What LangGraph Doesn't Do

  1. Working memory management - Agents think in chat history, but thinking ≠ conversation
    • Chat history is the wrong abstraction for agent cognition
    • Agents need working memory, not conversation logs
    • Current model: accumulate messages until truncation
    • Better model: structured working memory the agent can manage
  2. Code-aware context - "What's the minimal context for this function?"
  3. Structural representations - Skeletons, AST-level views
  4. Token efficiency - "Summarize this codebase in 2k tokens"
  5. Safe code modification - Shadow git, atomic rollbacks
  6. Multi-language understanding - Call graphs across Python/Rust/etc.

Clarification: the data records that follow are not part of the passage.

### config.mk
export PLATFORM = sky130hd
export DESIGN_NAME = regfile_scoreboard
export DESIGN_NICKNAME = d
export VERILOG_FILES = /design/src/rtl/regfile_scoreboard.sv
export SDC_FILE = /design/constraint.sdc
export NUM_CORES = 2
export LEC_CHECK = 0
export CAP_MARGIN = 10
export CORE_MARGIN = 1
export CORE_UTILIZATION = 60
export DETAILED_ROUTE_END_ITERATION = 6
export GPL_ROUTABILITY_DRIVEN = 0
export HOLD_SLACK_MARGIN = 0.03
export PLACE_DENSITY = 0.79
export SLEW_MARGIN = 20
export SYNTH_ARGS = -nofsm -noshare
export SYNTH_HDL_FRONTEND = slang
export SYNTH_SLANG_ARGS = --single-unit
### constraint.sdc
create_clock -name clk -period 10.4 [get_ports clk]
set_input_delay 1.56 -clock clk [delete_from_list [all_inputs] [get_ports clk]]
set_output_delay 1.56 -clock clk [all_outputs]
set_load 0.03 [all_outputs]
### src/rtl/regfile_scoreboard.sv
// Architectural register file with per-register pending-write scoreboard,
// writeback bypass and a registered ID->EX operand stage (RV32I/RV32E).
module regfile_scoreboard #(
  parameter int DATA_WIDTH = 32,
  parameter bit RV32E      = 1'b1,
  parameter int PEND_W     = 2
) (
  input  logic                  clk,
  input  logic                  resetn,
  input  logic                  id_valid,
  output logic                  id_ready,
  input  logic [4:0]            id_rs1,
  input  logic [4:0]            id_rs2,
  input  logic [4:0]            id_rd,
  input  logic                  id_rd_wen,
  input  logic                  id_ecall,
  output logic                  ex_valid,
  input  logic                  ex_ready,
  output logic [DATA_WIDTH-1:0] ex_rdata1,
  output logic [DATA_WIDTH-1:0] ex_rdata2,
  output logic [4:0]            ex_rd,
  output logic                  ex_rd_wen,
  input  logic                  wb_valid,
  input  logic                  wb_wen,
  input  logic [4:0]            wb_waddr,
  input  logic [DATA_WIDTH-1:0] wb_wdata,
  input  logic                  flush
);

  localparam logic [4:0]        ECALL_REG = RV32E ? 5'd15 : 5'd17;
  localparam logic [PEND_W-1:0] PEND_MAX  = '1;

  logic [DATA_WIDTH-1:0] regs     [32];
  logic [PEND_W-1:0]     pend     [32];
  logic [PEND_W-1:0]     pend_nxt [32];

  logic [4:0]            rs2_eff;
  logic                  wb_hit, fire, fl_dec, rd_trk;
  logic                  blk1, blk2, rd_sat;
  logic [DATA_WIDTH-1:0] rdata1, rdata2;
  logic [PEND_W:0]       psum, pdec, psub;

  // x0 and, in RV32E, any index with bit 4 set are outside the register file
  function automatic logic legal(input logic [4:0] idx);
    return (idx != 5'd0) && !(RV32E && idx[4]);
  endfunction

  always_comb begin
    rs2_eff = id_ecall ? ECALL_REG : id_rs2;
    wb_hit  = wb_valid & wb_wen & legal(wb_waddr);
    // a source is free if a writeback this cycle retires its last pending write
    blk1 = legal(id_rs1) && (pend[id_rs1] != '0) &&
           !(wb_hit && (wb_waddr == id_rs1) && (pend[id_rs1] == PEND_W'(1)));
    blk2 = legal(rs2_eff) && (pend[rs2_eff] != '0) &&
           !(wb_hit && (wb_waddr == rs2_eff) && (pend[rs2_eff] == PEND_W'(1)));
    rd_sat   = id_rd_wen && legal(id_rd) && (pend[id_rd] == PEND_MAX);
    id_ready = (~ex_valid | ex_ready) & ~flush & ~blk1 & ~blk2 & ~rd_sat;
    fire     = id_valid & id_ready;
    rd_trk   = fire & id_rd_wen & legal(id_rd);
    fl_dec   = flush & ex_valid & ex_rd_wen & legal(ex_rd);

    rdata1 = '0;
    if (legal(id_rs1))
      rdata1 = (wb_hit && (wb_waddr == id_rs1)) ? wb_wdata : regs[id_rs1];
    rdata2 = '0;
    if (legal(rs2_eff))
      rdata2 = (wb_hit && (wb_waddr == rs2_eff)) ? wb_wdata : regs[rs2_eff];
  end

  // issue increment and writeback/flush decrements combine arithmetically, floor at 0
  always_comb begin
    psum = '0;
    pdec = '0;
    psub = '0;
    for (int unsigned i = 0; i < 32; i++) begin
      psum = {1'b0, pend[i]} + (PEND_W+1)'(rd_trk && (id_rd == i[4:0]));
      pdec = (PEND_W+1)'(wb_hit && (wb_waddr == i[4:0])) +
             (PEND_W+1)'(fl_dec && (ex_rd == i[4:0]));
      psub = psum - pdec;
      pend_nxt[i] = (psum > pdec) ? psub[PEND_W-1:0] : '0;
    end
  end

  always_ff @(posedge clk or negedge resetn) begin
    if (!resetn) begin
      for (int unsigned i = 0; i < 32; i++) begin
        regs[i] <= '0;
        pend[i] <= '0;
      end
    end else begin
      for (int unsigned i = 0; i < 32; i++)
        pend[i] <= pend_nxt[i];
      if (wb_hit)
        regs[wb_waddr] <= wb_wdata;
    end
  end

  always_ff @(posedge clk or negedge resetn) begin
    if (!resetn) begin
      ex_valid  <= 1'b0;
      ex_rdata1 <= '0;
      ex_rdata2 <= '0;
      ex_rd     <= '0;
      ex_rd_wen <= 1'b0;
    end else if (flush) begin
      ex_valid <= 1'b0;
    end else if (fire) begin
      ex_valid  <= 1'b1;
      ex_rdata1 <= rdata1;
      ex_rdata2 <= rdata2;
      ex_rd     <= id_rd;
      ex_rd_wen <= id_rd_wen;
    end else if (ex_ready) begin
      ex_valid <= 1'b0;
    end
  end

endmodule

The fundamental gap: Chat history is not working memory. Agents need to manage working memory, not accumulate conversation.

Layer Responsibilities

LayerShips with moss?Could use external?
FrontendsTUI, CLI, MCPIDE plugins, web, A2A
OrchestrationYes (low friction OOTB)LangGraph, Claude, etc.
ContextYes (core value)No - this is us
ToolsYes-
EngineRust CLI-

Practical Implications

MossAPI should be tool-shaped

Pure, stateless tools that any orchestrator can call:

  • view(locator) → structured code view
  • edit(path, task) → safe modification
  • analyze(target) → health/complexity/security

Orchestration is optional, separate

  • Ship moss agent for low-friction OOTB experience
  • But don't bake it into MossAPI
  • External callers (LangGraph, Claude) bring their own

Context Layer is the product

What makes moss valuable:

  • Working memory primitives - Structure over chat history
  • Skeleton extraction (structure without implementation)
  • Fisheye views (focused context with surrounding awareness)
  • Call graphs (understand flow without reading everything)
  • Token-efficient summaries (right context, right size)

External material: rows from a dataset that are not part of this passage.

$ cat src/rtl/stream_light_btn_ctrl_if.sv
// Button/command bundle between the board push buttons and the stream-light
// command controller.
//   btn_run, btn_stop, btn_reverse : raw active-high buttons, async to CLK
//   Run, Stop                      : state levels (never both 1)
//   Reverse                        : direction level
//   state                          : 00 IDLE, 01 RUNNING, 10 STOPPED
// master = board side (drives buttons), slave = controller side.
interface stream_light_btn_ctrl_if;
  logic       btn_run;
  logic       btn_stop;
  logic       btn_reverse;
  logic       Run;
  logic       Stop;
  logic       Reverse;
  logic [1:0] state;

  modport master (
    output btn_run, btn_stop, btn_reverse,
    input  Run, Stop, Reverse, state
  );

  modport slave (
    input  btn_run, btn_stop, btn_reverse,
    output Run, Stop, Reverse, state
  );
endinterface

The key insight: thinking ≠ conversation. Agents need working memory, not message logs.

LangGraph Integration (If Wanted)

Moss as tool provider, LangGraph as orchestrator:

python
from langgraph.graph import StateGraph
from langchain_core.tools import tool
from moss import MossAPI

api = MossAPI.for_project(".")

@tool
def view_code(locator: str) -> str:
    """View code structure efficiently."""
    return api.view.view(locator)

@tool
def edit_code(path: str, task: str) -> str:
    """Edit code with structural awareness."""
    return api.edit.edit(path, task)

@tool
def analyze_code(target: str) -> str:
    """Analyze code health, complexity, security."""
    return api.analyze.analyze(target)

# LangGraph handles orchestration
# Moss handles code intelligence

LangSmith Studio

Nice for debugging agent decisions, but:

  • Paid service dependency
  • Reflects LangGraph's model, not ours
  • Our TUI may better reflect moss's context-centric model

Not a reason to adopt or reject LangGraph.

Recommendations

  1. Don't replace our orchestration with LangGraph - Different problem
  2. Do keep MossAPI tool-shaped - Usable by any orchestrator
  3. Do ship orchestration separately - moss agent for OOTB experience
  4. Do make Context Layer explicit - Reusable by external callers
  5. Consider LangGraph integration - As one frontend, not foundation

Summary

ConcernLangGraphMoss
Orchestration✓ Their strengthOptional, ships separately
Working memory✗ Chat history✓ Structured, manageable
Persistence✓ MatureShadow Git (code-specific)
Multi-frontend✗ Python graphs✓ MCP, TUI, CLI, HTTP, A2A

Moss provides working memory primitives.LangGraph provides orchestration.

The fundamental problem: current agents think in chat history, but thinking isn't conversation. Agents need structured working memory. Moss provides the primitives for that.